The sectarian violence that has gripped this predominantly Buddhist nation of 60 million in the past 16 months has been most intense in the western state of Rakhine, where 200 people have been killed in rioting and another 140,000 have been forced to flee their homes. Three-quarters of the victims have been Muslims – most of them members of the minority Rohingya community – and it is they who have suffered most at the hands of security forces.
For every Buddhist arrested, jailed and convicted in connection with mob violence across Rakhine state, roughly four Rohingya went to prison, according to data compiled by the Associated Press.
Members of the ethnic minority often have been severely punished, even when there is little or no evidence of wrongdoing. For example, Amnesty International says Dr. Tun Aung was summoned by authorities to try to help ease tensions but could not quiet the agitated crowd. He was arrested a week later, labeled an agitator and is serving nine years in prison. The human rights group calls the doctor a prisoner of conscience.
Nowhere have Rohingya – described by the U.N. as one of the most persecuted religious minorities in the world – been more zealously pursued than in northern Rakhine, which sits along the coast of the Bay of Bengal and is cut off from the rest of the country by a parallel running mountain range.
It’s home to 80 percent of Burma’s 1 million Rohingya. Some descend from families that have been there for generations. Others arrived more recently from neighboring Bangladesh. All have been denied citizenship, rendering them stateless. For decades, they have been unable to travel freely, practice their religion, or work as teachers or doctors. They need special approval to marry and are the only people in the country barred from having more than two children.
A half-century of brutal military rule in Burma, also known as Myanmar, ended when President Thein Sein’s quasi-civilian government took power in 2011. But in northern Rakhine, where Buddhist security forces have been allowed to operate with impunity, many say life has only gotten worse for Rohingya.
“As far as I know, not a single member of the security forces has even been questioned,” said Tomas Ojea Quintana, the U.N. special rapporteur on human rights in Burma, calling on the state to investigate allegations of official brutality.
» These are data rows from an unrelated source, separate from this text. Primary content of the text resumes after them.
==> src/rtl/vendor_multi_if.sv <==
// vendor_multi_if: front-end / driver-board bundle for the vending controller.
//   master : coin/keypad front end. Drives product, select, coin, drop_coin, check, cancel,
//            drop_product, restock and restock_qty. Observes the controller outputs.
//   slave  : vendor_multi. Drives motor, LED, credit, change_valid, change_amt, coin_reject,
//            sold_out and stock_empty.
interface vendor_multi_if #(
  parameter int unsigned NUM_PRODUCTS = 4,
  parameter int unsigned MONEY_W      = 9,
  parameter int unsigned STOCK_W      = 4
);
  localparam int unsigned PROD_W = (NUM_PRODUCTS > 1) ? $clog2(NUM_PRODUCTS) : 1;

  logic [PROD_W-1:0]       product;
  logic                    select;
  logic [1:0]              coin;
  logic                    drop_coin;
  logic                    check;
  logic                    cancel;
  logic                    drop_product;
  logic                    restock;
  logic [STOCK_W-1:0]      restock_qty;
  logic                    motor;
  logic [2:0]              LED;
  logic [MONEY_W-1:0]      credit;
  logic                    change_valid;
  logic [MONEY_W-1:0]      change_amt;
  logic                    coin_reject;
  logic                    sold_out;
  logic [NUM_PRODUCTS-1:0] stock_empty;

  modport master (
    output product, select, coin, drop_coin, check, cancel, drop_product, restock, restock_qty,
    input  motor, LED, credit, change_valid, change_amt, coin_reject, sold_out, stock_empty
  );

  modport slave (
    input  product, select, coin, drop_coin, check, cancel, drop_product, restock, restock_qty,
    output motor, LED, credit, change_valid, change_amt, coin_reject, sold_out, stock_empty
  );
endinterface

==> src/rtl/vendor_multi.sv <==
// vendor_multi: multi-product vending controller with per-product price and stock, credit
// ceiling, cancel, inactivity timeout and change return. All outputs are registered.
//   clk   : system clock, rising edge
//   reset : synchronous, active-high
//   bus   : vendor_multi_if.slave (strobes in; motor, LED state code, credit, change and
//           status pulses out)
module vendor_multi #(
  parameter int unsigned NUM_PRODUCTS = 4,
  parameter int unsigned MONEY_W      = 9,
  parameter logic [NUM_PRODUCTS*MONEY_W-1:0] PRICES =
    {9'd150, 9'd100, 9'd50, 9'd10},
  parameter logic [4*MONEY_W-1:0] COIN_VALUES =
    {9'd100, 9'd50, 9'd20, 9'd10},
  parameter int unsigned MAX_CREDIT   = 250,
  parameter int unsigned STOCK_W      = 4,
  parameter int unsigned INIT_STOCK   = 8,
  parameter int unsigned TIMEOUT      = 1000
) (
  input  logic          clk,
  input  logic          reset,
  vendor_multi_if.slave bus
);
  localparam int unsigned PROD_W = (NUM_PRODUCTS > 1) ? $clog2(NUM_PRODUCTS) : 1;
  localparam int unsigned TMR_W  = $clog2(TIMEOUT + 1);

  typedef enum logic [2:0] {
    S_IDLE    = 3'd0,
    S_COLLECT = 3'd1,
    S_CHECK   = 3'd2,
    S_VEND    = 3'd3,
    S_SHORT   = 3'd4,
    S_REFUND  = 3'd5
  } state_e;

  state_e                                state_q, state_d;
  logic [PROD_W-1:0]                     cur_q, cur_d;
  logic [MONEY_W-1:0]                    credit_q, credit_d;
  logic [NUM_PRODUCTS-1:0][STOCK_W-1:0]  stock_q, stock_d;
  logic [TMR_W-1:0]                      tmr_q, tmr_d;
  logic                                  motor_q, motor_d;
  logic                                  change_valid_q, change_valid_d;
  logic [MONEY_W-1:0]                    change_amt_q, change_amt_d;
  logic                                  coin_reject_q, coin_reject_d;
  logic                                  sold_out_q, sold_out_d;
  logic [NUM_PRODUCTS-1:0]               stock_empty_q, stock_empty_d;

  logic                                  prod_ok;
  logic [STOCK_W-1:0]                    sel_stock;
  logic [MONEY_W-1:0]                    coin_val;
  logic [MONEY_W-1:0]                    price_cur;
  logic [MONEY_W:0]                      coin_sum;
  logic                                  coin_fits;
  logic                                  tmr_hit;

  assign prod_ok   = 32'(bus.product) < NUM_PRODUCTS;
  assign sel_stock = prod_ok ? stock_q[bus.product] : '0;
  assign coin_val  = COIN_VALUES[bus.coin*MONEY_W +: MONEY_W];
  assign price_cur = PRICES[cur_q*MONEY_W +: MONEY_W];
  // One extra bit so the ceiling test cannot be fooled by wrap-around.
  assign coin_sum  = {1'b0, credit_q} + {1'b0, coin_val};
  assign coin_fits = coin_sum <= (MONEY_W+1)'(MAX_CREDIT);
  assign tmr_hit   = tmr_q == TMR_W'(TIMEOUT - 1);

  always_ff @(posedge clk) begin
    if (reset) begin
      state_q        <= S_IDLE;
      cur_q          <= '0;
      credit_q       <= '0;
      tmr_q          <= '0;
      for (int unsigned i = 0; i < NUM_PRODUCTS; i++) stock_q[i] <= STOCK_W'(INIT_STOCK);
      motor_q        <= 1'b0;
      change_valid_q <= 1'b0;
      change_amt_q   <= '0;
      coin_reject_q  <= 1'b0;
      sold_out_q     <= 1'b0;
      stock_empty_q  <= (INIT_STOCK == 0) ? '1 : '0;
    end else begin
      state_q        <= state_d;
      cur_q          <= cur_d;
      credit_q       <= credit_d;
      tmr_q          <= tmr_d;
      stock_q        <= stock_d;
      motor_q        <= motor_d;
      change_valid_q <= change_valid_d;
      change_amt_q   <= change_amt_d;
      coin_reject_q  <= coin_reject_d;
      sold_out_q     <= sold_out_d;
      stock_empty_q  <= stock_empty_d;
    end
  end

  // Timer defaults to zero, so every state change and every accepted strobe restarts it.
  always_comb begin
    state_d  = state_q;
    cur_d    = cur_q;
    credit_d = credit_q;
    stock_d  = stock_q;
    tmr_d    = '0;
    case (state_q)
      S_IDLE: begin
        if (bus.select && prod_ok && sel_stock != '0) begin
          cur_d   = bus.product;
          state_d = S_COLLECT;
        end
        if (bus.restock && prod_ok) stock_d[bus.product] = bus.restock_qty;
      end
      S_COLLECT: begin
        if (bus.cancel) begin
          state_d = S_REFUND;
        end else begin
          // A coin alongside check is credited before CHECK evaluates it.
          if (bus.drop_coin && coin_fits) credit_d = coin_sum[MONEY_W-1:0];
          if (bus.check)                       state_d = S_CHECK;
          else if (bus.drop_coin && coin_fits) tmr_d   = '0;
          else if (tmr_hit)                    state_d = S_REFUND;
          else                                 tmr_d   = tmr_q + 1'b1;
        end
      end
      S_CHECK: begin
        if (credit_q >= price_cur) begin
          credit_d = credit_q - price_cur;
          if (stock_q[cur_q] != '0) stock_d[cur_q] = stock_q[cur_q] - 1'b1;
          state_d  = S_VEND;
        end else begin
          state_d  = S_SHORT;
        end
      end
      S_SHORT: begin
        if (bus.cancel)     state_d = S_REFUND;
        else if (bus.check) state_d = S_COLLECT;
        else if (tmr_hit)   state_d = S_REFUND;
        else                tmr_d   = tmr_q + 1'b1;
      end
      S_VEND: begin
        if (bus.drop_product) state_d = (credit_q != '0) ? S_REFUND : S_IDLE;
      end
      S_REFUND: begin
        credit_d = '0;
        state_d  = S_IDLE;
      end
      default: state_d = S_IDLE;
    endcase
  end

  // Next values of the registered outputs.
  always_comb begin
    motor_d        = state_d == S_VEND;
    change_valid_d = (state_q == S_REFUND) && (credit_q != '0);
    change_amt_d   = change_valid_d ? credit_q : '0;
    // Coins are only taken in COLLECT, within the ceiling, and not alongside cancel.
    coin_reject_d  = bus.drop_coin && !((state_q == S_COLLECT) && !bus.cancel && coin_fits);
    sold_out_d     = (state_q == S_IDLE) && bus.select && (!prod_ok || sel_stock == '0);
    for (int unsigned i = 0; i < NUM_PRODUCTS; i++) stock_empty_d[i] = stock_d[i] == '0;
  end

  assign bus.motor        = motor_q;
  assign bus.LED          = state_q;
  assign bus.credit       = credit_q;
  assign bus.change_valid = change_valid_q;
  assign bus.change_amt   = change_amt_q;
  assign bus.coin_reject  = coin_reject_q;
  assign bus.sold_out     = sold_out_q;
  assign bus.stock_empty  = stock_empty_q;
endmodule

==> src/flat_wrapper.sv <==
// flat-port wrapper written by rule: the top's interface ports become plain ports
module vendor_multi_flat 
#(
  parameter int unsigned NUM_PRODUCTS = 4,
  parameter int unsigned MONEY_W      = 9,
  parameter logic [NUM_PRODUCTS*MONEY_W-1:0] PRICES =
    {9'd150, 9'd100, 9'd50, 9'd10},
  parameter logic [4*MONEY_W-1:0] COIN_VALUES =
    {9'd100, 9'd50, 9'd20, 9'd10},
  parameter int unsigned MAX_CREDIT   = 250,
  parameter int unsigned STOCK_W      = 4,
  parameter int unsigned INIT_STOCK   = 8,
  parameter int unsigned TIMEOUT      = 1000
)
  (clk, reset, bus_product, bus_select, bus_coin, bus_drop_coin, bus_check, bus_cancel, bus_drop_product, bus_restock, bus_restock_qty, bus_motor, bus_LED, bus_credit, bus_change_valid, bus_change_amt, bus_coin_reject, bus_sold_out, bus_stock_empty);
  vendor_multi_if #(.NUM_PRODUCTS(NUM_PRODUCTS), .MONEY_W(MONEY_W), .STOCK_W(STOCK_W)) bus_i ();
  input  logic clk;
  input  logic reset;
  input wire logic [$bits(bus_i.product)-1:0] bus_product;
  input wire logic [$bits(bus_i.select)-1:0] bus_select;
  input wire logic [$bits(bus_i.coin)-1:0] bus_coin;
  input wire logic [$bits(bus_i.drop_coin)-1:0] bus_drop_coin;
  input wire logic [$bits(bus_i.check)-1:0] bus_check;
  input wire logic [$bits(bus_i.cancel)-1:0] bus_cancel;
  input wire logic [$bits(bus_i.drop_product)-1:0] bus_drop_product;
  input wire logic [$bits(bus_i.restock)-1:0] bus_restock;
  input wire logic [$bits(bus_i.restock_qty)-1:0] bus_restock_qty;
  output wire logic [$bits(bus_i.motor)-1:0] bus_motor;
  output wire logic [$bits(bus_i.LED)-1:0] bus_LED;
  output wire logic [$bits(bus_i.credit)-1:0] bus_credit;
  output wire logic [$bits(bus_i.change_valid)-1:0] bus_change_valid;
  output wire logic [$bits(bus_i.change_amt)-1:0] bus_change_amt;
  output wire logic [$bits(bus_i.coin_reject)-1:0] bus_coin_reject;
  output wire logic [$bits(bus_i.sold_out)-1:0] bus_sold_out;
  output wire logic [$bits(bus_i.stock_empty)-1:0] bus_stock_empty;
  assign bus_i.product = bus_product;
  assign bus_i.select = bus_select;
  assign bus_i.coin = bus_coin;
  assign bus_i.drop_coin = bus_drop_coin;
  assign bus_i.check = bus_check;
  assign bus_i.cancel = bus_cancel;
  assign bus_i.drop_product = bus_drop_product;
  assign bus_i.restock = bus_restock;
  assign bus_i.restock_qty = bus_restock_qty;
  assign bus_motor = bus_i.motor;
  assign bus_LED = bus_i.LED;
  assign bus_credit = bus_i.credit;
  assign bus_change_valid = bus_i.change_valid;
  assign bus_change_amt = bus_i.change_amt;
  assign bus_coin_reject = bus_i.coin_reject;
  assign bus_sold_out = bus_i.sold_out;
  assign bus_stock_empty = bus_i.stock_empty;
  vendor_multi #(.NUM_PRODUCTS(NUM_PRODUCTS), .MONEY_W(MONEY_W), .PRICES(PRICES), .COIN_VALUES(COIN_VALUES), .MAX_CREDIT(MAX_CREDIT), .STOCK_W(STOCK_W), .INIT_STOCK(INIT_STOCK), .TIMEOUT(TIMEOUT)) u_core (.clk(clk), .reset(reset), .bus(bus_i));
endmodule
==> config.mk <==
export PLATFORM = sky130hd
export DESIGN_NAME = vendor_multi_flat
export DESIGN_NICKNAME = d
export VERILOG_FILES = /design/src/rtl/vendor_multi_if.sv /design/src/rtl/vendor_multi.sv /design/src/flat_wrapper.sv
export SDC_FILE = /design/constraint.sdc
export NUM_CORES = 1
export LEC_CHECK = 0
export ABC_AREA = 0
export CAP_MARGIN = 20
export CORE_AREA = 2 2 82 143
export DETAILED_ROUTE_END_ITERATION = 10
export DIE_AREA = 0 0 84 145
export MAX_ROUTING_LAYER = met4
export PLACE_DENSITY = 0.63
export SLEW_MARGIN = 20
export SYNTH_ARGS = -nofsm -noshare
export SYNTH_HDL_FRONTEND = slang
export SYNTH_SLANG_ARGS = --single-unit
==> constraint.sdc <==
create_clock -name clk -period 4.31 [get_ports clk]
set_input_delay 0.431 -clock clk [delete_from_list [all_inputs] [get_ports clk]]
set_output_delay 0.431 -clock clk [all_outputs]
set_load 0.01 [all_outputs]
Yosys cells after proc, flatten, opt, wreduce, memory -nomap -nowiden
Index checks and enable logic that the tools add are counted.

Register bits: 57. Output and inout bits: 29. Input port bits: 16.

Add/subtract/negate cells: 4. Shifts and indexed selects: 2. Eq/ne operators: 10. Magnitude comparators: 6. Multiplexer cells: 36. Bitwise logic cells: 1. Reductions and logical operators: 25. Multipliers: 2.

Operators by type and width (number): 36-bit by 7-bit variable part select with 9-bit output (first input constant) (2); 10-bit two-way mux (6); 16-bit two-way mux (3); 16-bit bitwise mux (2); 16-bit case mux with 2 select lines (1); 3-bit two-way mux (10); 9-bit two-way mux (3); 9-bit case mux with 3 select lines (1); 4-bit zero test (5); 10-bit case mux with 2 select lines (1); 4-bit binary-select mux with 2-bit select (2); 4-bit demux with 2-bit select (2); 4-bit two-way mux (4); 3-bit case mux with 5 select lines (1); 2-bit by 4-bit multiplier with 6-bit output (second input constant) (2); 10-bit by 1-bit adder with 10-bit output (second input constant) (1); 9-bit by 9-bit adder with 10-bit output (1); 10-bit equality test (second input constant) (1); 10-bit by 8-bit <= comparator with 1-bit output (second input constant) (1); 1-bit logical AND (10); 3-bit by 2-bit equality test with 1-bit output (second input constant) (3); 9-bit greater-or-equal comparator (1); 9-bit nonzero test (1); 9-bit subtractor (1); 15 further kinds (21).

Logic depth before layout (Yosys ltp)
Gate-level depths: netlist of the first run.

Word-level depth: 10. Gate-level depth with buffers: 15.

Worst setup path after synthesis of the first run
OpenSTA, ideal clock, no wires.

Path type: input-to-reg. Start: in bus_coin[0]. End: reg u_core.credit_q[1], in the netlist u_core.bus.credit[1]. Stages: 13. Arrival: 3338 ps. Required time: 4214 ps. Setup time: 96 ps. Buffers on the path: 0. Slack: 876 ps. Cells stage by stage: inv_1 > ha_1 > or2_2 > ha_1 > inv_1 > fa_1 > o21bai_1 > a311oi_1 > nor4b_1 > nor3_1 > o311ai_2 > nand2_1 > a221oi_1.

Cells in the longest elaborated chain, start to end: 7.

RTL lines: from (decl) (RTL line flat_wrapper.sv:21) `input wire logic [$bits(bus_i.coin)-1:0] bus_coin;`; 2-bit by 4-bit multiplier with 6-bit output * (RTL line vendor_multi.sv:57) `assign coin_val = COIN_VALUES[bus.coin*MONEY_W +: MONEY_W];`; 36-bit by 7-bit variable part select with 9-bit output * (RTL line vendor_multi.sv:57); 9-bit by 9-bit adder with 10-bit output * (RTL line vendor_multi.sv:60) `assign coin_sum = {1'b0, credit_q} + {1'b0, coin_val};`; 10-bit by 8-bit <= comparator with 1-bit output (RTL line vendor_multi.sv:61) `assign coin_fits = coin_sum <= (MONEY_W+1)'(MAX_CREDIT);`; 1-bit logical AND (RTL line vendor_multi.sv:112) `if (bus.drop_coin && coin_fits) credit_d = coin_sum[MONEY_W-1:0];`; 2-bit by 1-bit inequality test with 1-bit output (no line); 4-bit AND reduction (no line); to (signal assigned) (RTL line vendor_multi.sv:80) `credit_q <= credit_d;`; to (decl) (RTL line vendor_multi.sv:37) `logic [MONEY_W-1:0] credit_q, credit_d;`.

Every way passes the cells marked *; elsewhere a longest branch is shown, timed or not. The select of a mux whose other input is x is not followed. A chain may end at the register's enable or synchronous reset.

Worst setup path in the final report of the first run
Start: in bus_coin[0]. End: reg u_core.credit_q[5], in the netlist u_core.bus.credit[5].

The elaborated chain is that of the path after synthesis.

==> impl_metrics.py, run 1 <==
metrics = {
    "critical_path": {
        "cp_data_arrival_time_ns": 4.23,
        "cp_num_buf_inv": 4,
        "critical_path_depth": 15,
        "critPathMaxStageDelay_ns": 0.52,
        "crit_fanout": 6,
        "crit_type": "input pin to flop",
        "worstReg2RegEnd": "u_core.bus.stock_empty[1]$_SDFF_PP0_",
        "cp_top_family": "compound AO/OA/AOI/OAI gates",
        "critPathCaptureType": "flop",
        "reg2reg_depth": 11,
        "cp_data_required_time_ns": 4.54,
        "start_kind": "input pin",
        "timing.critical_path.cells": "clkdlybuf4s50_1, inv_1, ha_1, or2_2, ha_1, inv_1, fa_1, o21bai_1, a311oi_1, buf_4, nor4b_1, nor3_1, o311ai_2, nand2_1, a221oi_1",
        "startpoint": "bus_coin[0]",
        "crit_end": "u_core.bus.credit[5]$_SDFFE_PP0P_",
        "r2r_start": "u_core.cur_q[0]$_SDFFE_PP0P_",
        "rrSetupSlack_ns": 0.63,
        "crit_slowest_cell": "clkdlybuf4s50_1",
    },
    "synthesis": {
        "synth-seq-cells": 57,
        "avgSynthCellArea_um2": 8.25,
        "synth_area_um2": 3660,
        "syn-num-nets": 483,
        "synth_edf_count": 0,
        "synth-main-ff-cell": "dfxtp_1",
        "seq_area_frac_synth_pct": 31.2,
        "netlist_instances": 443,
        "synth.distinct_cells": 59,
        "yosys_warnings": 0,
        "async_flop_share_pct": 0,
    },
    "power_and_ir_drop": {
        "ir_drop_v": 0.000266,
        "total_power_mw": 1.97,
        "leakagePower_nw": 1.70,
        "powerDensity_nw_per_um2": 436,
    },
    "placed_design": {
        "io_buffers": 44,
        "dp_hpwl_mm": 8.47,
        "globalplace.congestion": 0.974,
        "preCtsSetupSlack_ns": 0.0336,
    },
    "sta": {
        "maxSlewHeadroom_pct": 48.5,
        "worst_pin_slew_ns": 0.770,
        "maxSlewViolCount": 0,
        "clock_skew_ns": 0.00568,
        "fmax_mhz": 250,
        "fin_setup_tns_ns": 0,
        "fin_ws_ns": 0.310,
        "hold_slack_ns": 0.461,
        "grt_setup_unrepaired": "false",
        "finalCritPeriodShare_pct": 92.8,
        "hold_violations": 0,
        "setup_viol": 0,
        "finalCriticalPeriod_ns": 4.00,
    },
    "grt": {
        "grt_max_degree": 44,
        "grt_pass1_vias": 3605,
        "antenna_found_initial": 0,
        "overflow": 0,
        "grt_pass1_wl_mm": 17.8,
        "track_usage_pct": 19.0,
    },
    "floorplan": {
        "die_area_um2": 12200,
        "start_util_pct": 33.1,
        "core_region_area_um2": 11000,
        "boundaryPins": 45,
        "rows": 51,
        "dieWidth_um": 84,
        "fp.dieH_um": 145,
    },
    "clock_tree": {
        "cts.sinks": 57,
        "cts_tree": "done",
        "cts-root-buf": "clkbuf_16",
        "numCtsBuffers": 9,
        "ctsHtreeMaxLevel": 3,
        "clkTransAtPathRegs_ns": 0.05,
        "cts_resized": 0,
        "clockBufferDepth": 2,
        "worstSkewPairLatency_ns": 0.33,
        "post_cts_buffers": 0,
        "cts_hold_buffers": 0,
    },
    "route": {
        "vias": 3623,
        "drc": 0,
        "vias_per_cell": 5.82,
        "ant_nets": 0,
        "wire_per_inst_um": 17.8,
        "wl_mm": 11.1,
        "drt_first_iter_violations": 253,
        "dr.pass1.iters": 5,
    },
    "hold_path": {
        "hold_class": "flop to flop",
        "hold_path.startpoint": "u_core.tmr_q[0]$_SDFF_PP0_",
    },
    "final_layout": {
        "syn_to_final_growth_pct": 23.7,
        "diodes": 0,
        "finalNetCount": 526,
        "drive_above_1_share_pct": 5.70,
        "fillers": 1124,
    },
    "run_status": {
        "status": "completed",
    },
    "run": {
        "max-cap-violations": 0,
    },
}
==> sequential cells by signal, indices dropped and copies added (netlist names), named ones only <==
signal,flops
u_core.bus.change_valid,1
u_core.bus.LED,3
u_core.stock_q,16
u_core.bus.stock_empty,4
u_core.bus.credit,8
u_core.bus.motor,1
u_core.bus.coin_reject,1
u_core.cur_q,2
u_core.bus.sold_out,1
u_core.tmr_q,10
u_core.bus.change_amt,9
==> placed cells by master, fill, tap and decap left out, types with 5 or more instances in the layout <==
cell | netlist | layout
dfxtp_1 | 57 | 57
nor2_1 | 55 | 55
clkdlybuf4s50_1 | 0 | 44
inv_1 | 31 | 31
nand2_1 | 28 | 28
ha_1 | 23 | 23
a21oi_1 | 21 | 21
nand3_1 | 18 | 18
o21ai_0 | 14 | 14
xnor2_1 | 13 | 13
nor4_1 | 12 | 12
nor3_1 | 11 | 11
a31oi_1 | 11 | 11
and3_1 | 10 | 10
a221oi_1 | 10 | 10
nor2b_1 | 9 | 9
clkbuf_16 | 0 | 9
xor2_1 | 8 | 8
a211oi_1 | 6 | 6
a311oi_1 | 6 | 6
a21o_1 | 6 | 6
buf_4 | 0 | 6
mux2i_1 | 5 | 5
nand2b_1 | 5 | 5
and4_1 | 5 | 5
==> synth_stat cells (2+ instances only) <==
master,n,share of area [%]
xnor2_1,13,3.1
xor2_1,8,1.9
a221o_1,4,1.1
nor4_1,12,2.1
and3_1,10,1.7
nand4_1,3,0.51
or2_2,2,0.34
clkbuf_1,14,1.4
nor2_1,55,5.6
mux2i_1,5,1.4
a21o_1,6,1.2
a32o_1,4,1.1
a22oi_1,3,0.62
a311oi_1,6,1.4
o22ai_1,3,0.51
nand3_1,18,2.5
mux4_1,3,2.2
nand2b_1,5,0.86
o21ai_0,14,1.9
nor2b_1,9,1.5
a21oi_1,21,2.9
dfxtp_1,57,31
inv_1,31,3.2
nor3_1,11,1.5
and4_1,5,1.2
or3_1,4,0.68
and2_1,2,0.34
o21bai_1,4,0.82
nand2_1,28,2.9
a211oi_1,6,1.2
buf_6,3,0.92
o32ai_1,3,0.72
a221oi_1,10,2.4
mux4_2,2,1.2
o31a_1,2,0.48
ha_1,23,7.9
a31oi_1,11,1.9
o21a_1,2,0.41
==> worst register-to-register path, stage by stage, from the launching register on <==
cell and delay (ns):
dfxtp_1 0.42, inv_1 0.16, ha_1 0.42, inv_1 0.15
ha_1 0.36, nand3_1 0.10, o41ai_1 0.52, o31a_1 0.48
nand2_1 0.21, and3_1 0.23, a311oi_1 0.32, and4_1 0.25
==> report_power, final <==
group	switching, mW	leakage, nW	internal (mW)
registers	0.0512	0.462	0.561
clock network	0.246	0.155	0.476
logic	0.381	1.09	0.257
==> logic make-up after synthesis <==
| group | share of synthesized area (%) |
|---|---|
| multiplexers | 4.76 |
| adder cells (fa/ha/maj) | 8.42 |
| AND/OR/NAND/NOR | 23.4 |
| AO/OA/AOI/OAI | 21.4 |
| buffers and inverters | 5.78 |
| flip-flops | 31.2 |
| XOR/XNOR | 5.03 |
==> how the worst min path moves through the flow <==
stage | to | cells after the start
6_report | u_core.tmr_q[0]$_SDFF_PP0_ | 1
5_1_grt | u_core.tmr_q[0]$_SDFF_PP0_ | 1
4_1_cts | u_core.tmr_q[0]$_SDFF_PP0_ | 1
3_5_place_dp | u_core.tmr_q[0]$_SDFF_PP0_ | 1
3_3_place_gp | u_core.tmr_q[0]$_SDFF_PP0_ | 1
2_1_floorplan | u_core.tmr_q[0]$_SDFF_PP0_ | 1
==> routing by layer <==
layer  global-route usage [%]  part of all wire, %
met5                        -                    0
met4                     11.4                  5.7
met3                     4.27                  4.5
met2                     34.4                   54
met1                     17.9                   36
“This government needs to understand it has a responsibility toward its people, that there has to be some accountability.”
Despite more than a half-dozen inquiries by phone and email, presidential spokesman Ye Htut refused to comment about allegations of abuse by soldiers, police and security forces linked to sectarian violence.
The AP in September became the first foreign media organization to be granted access to northern Rakhine, which has been under a government crackdown since ethnic violence erupted there on June 8, 2012.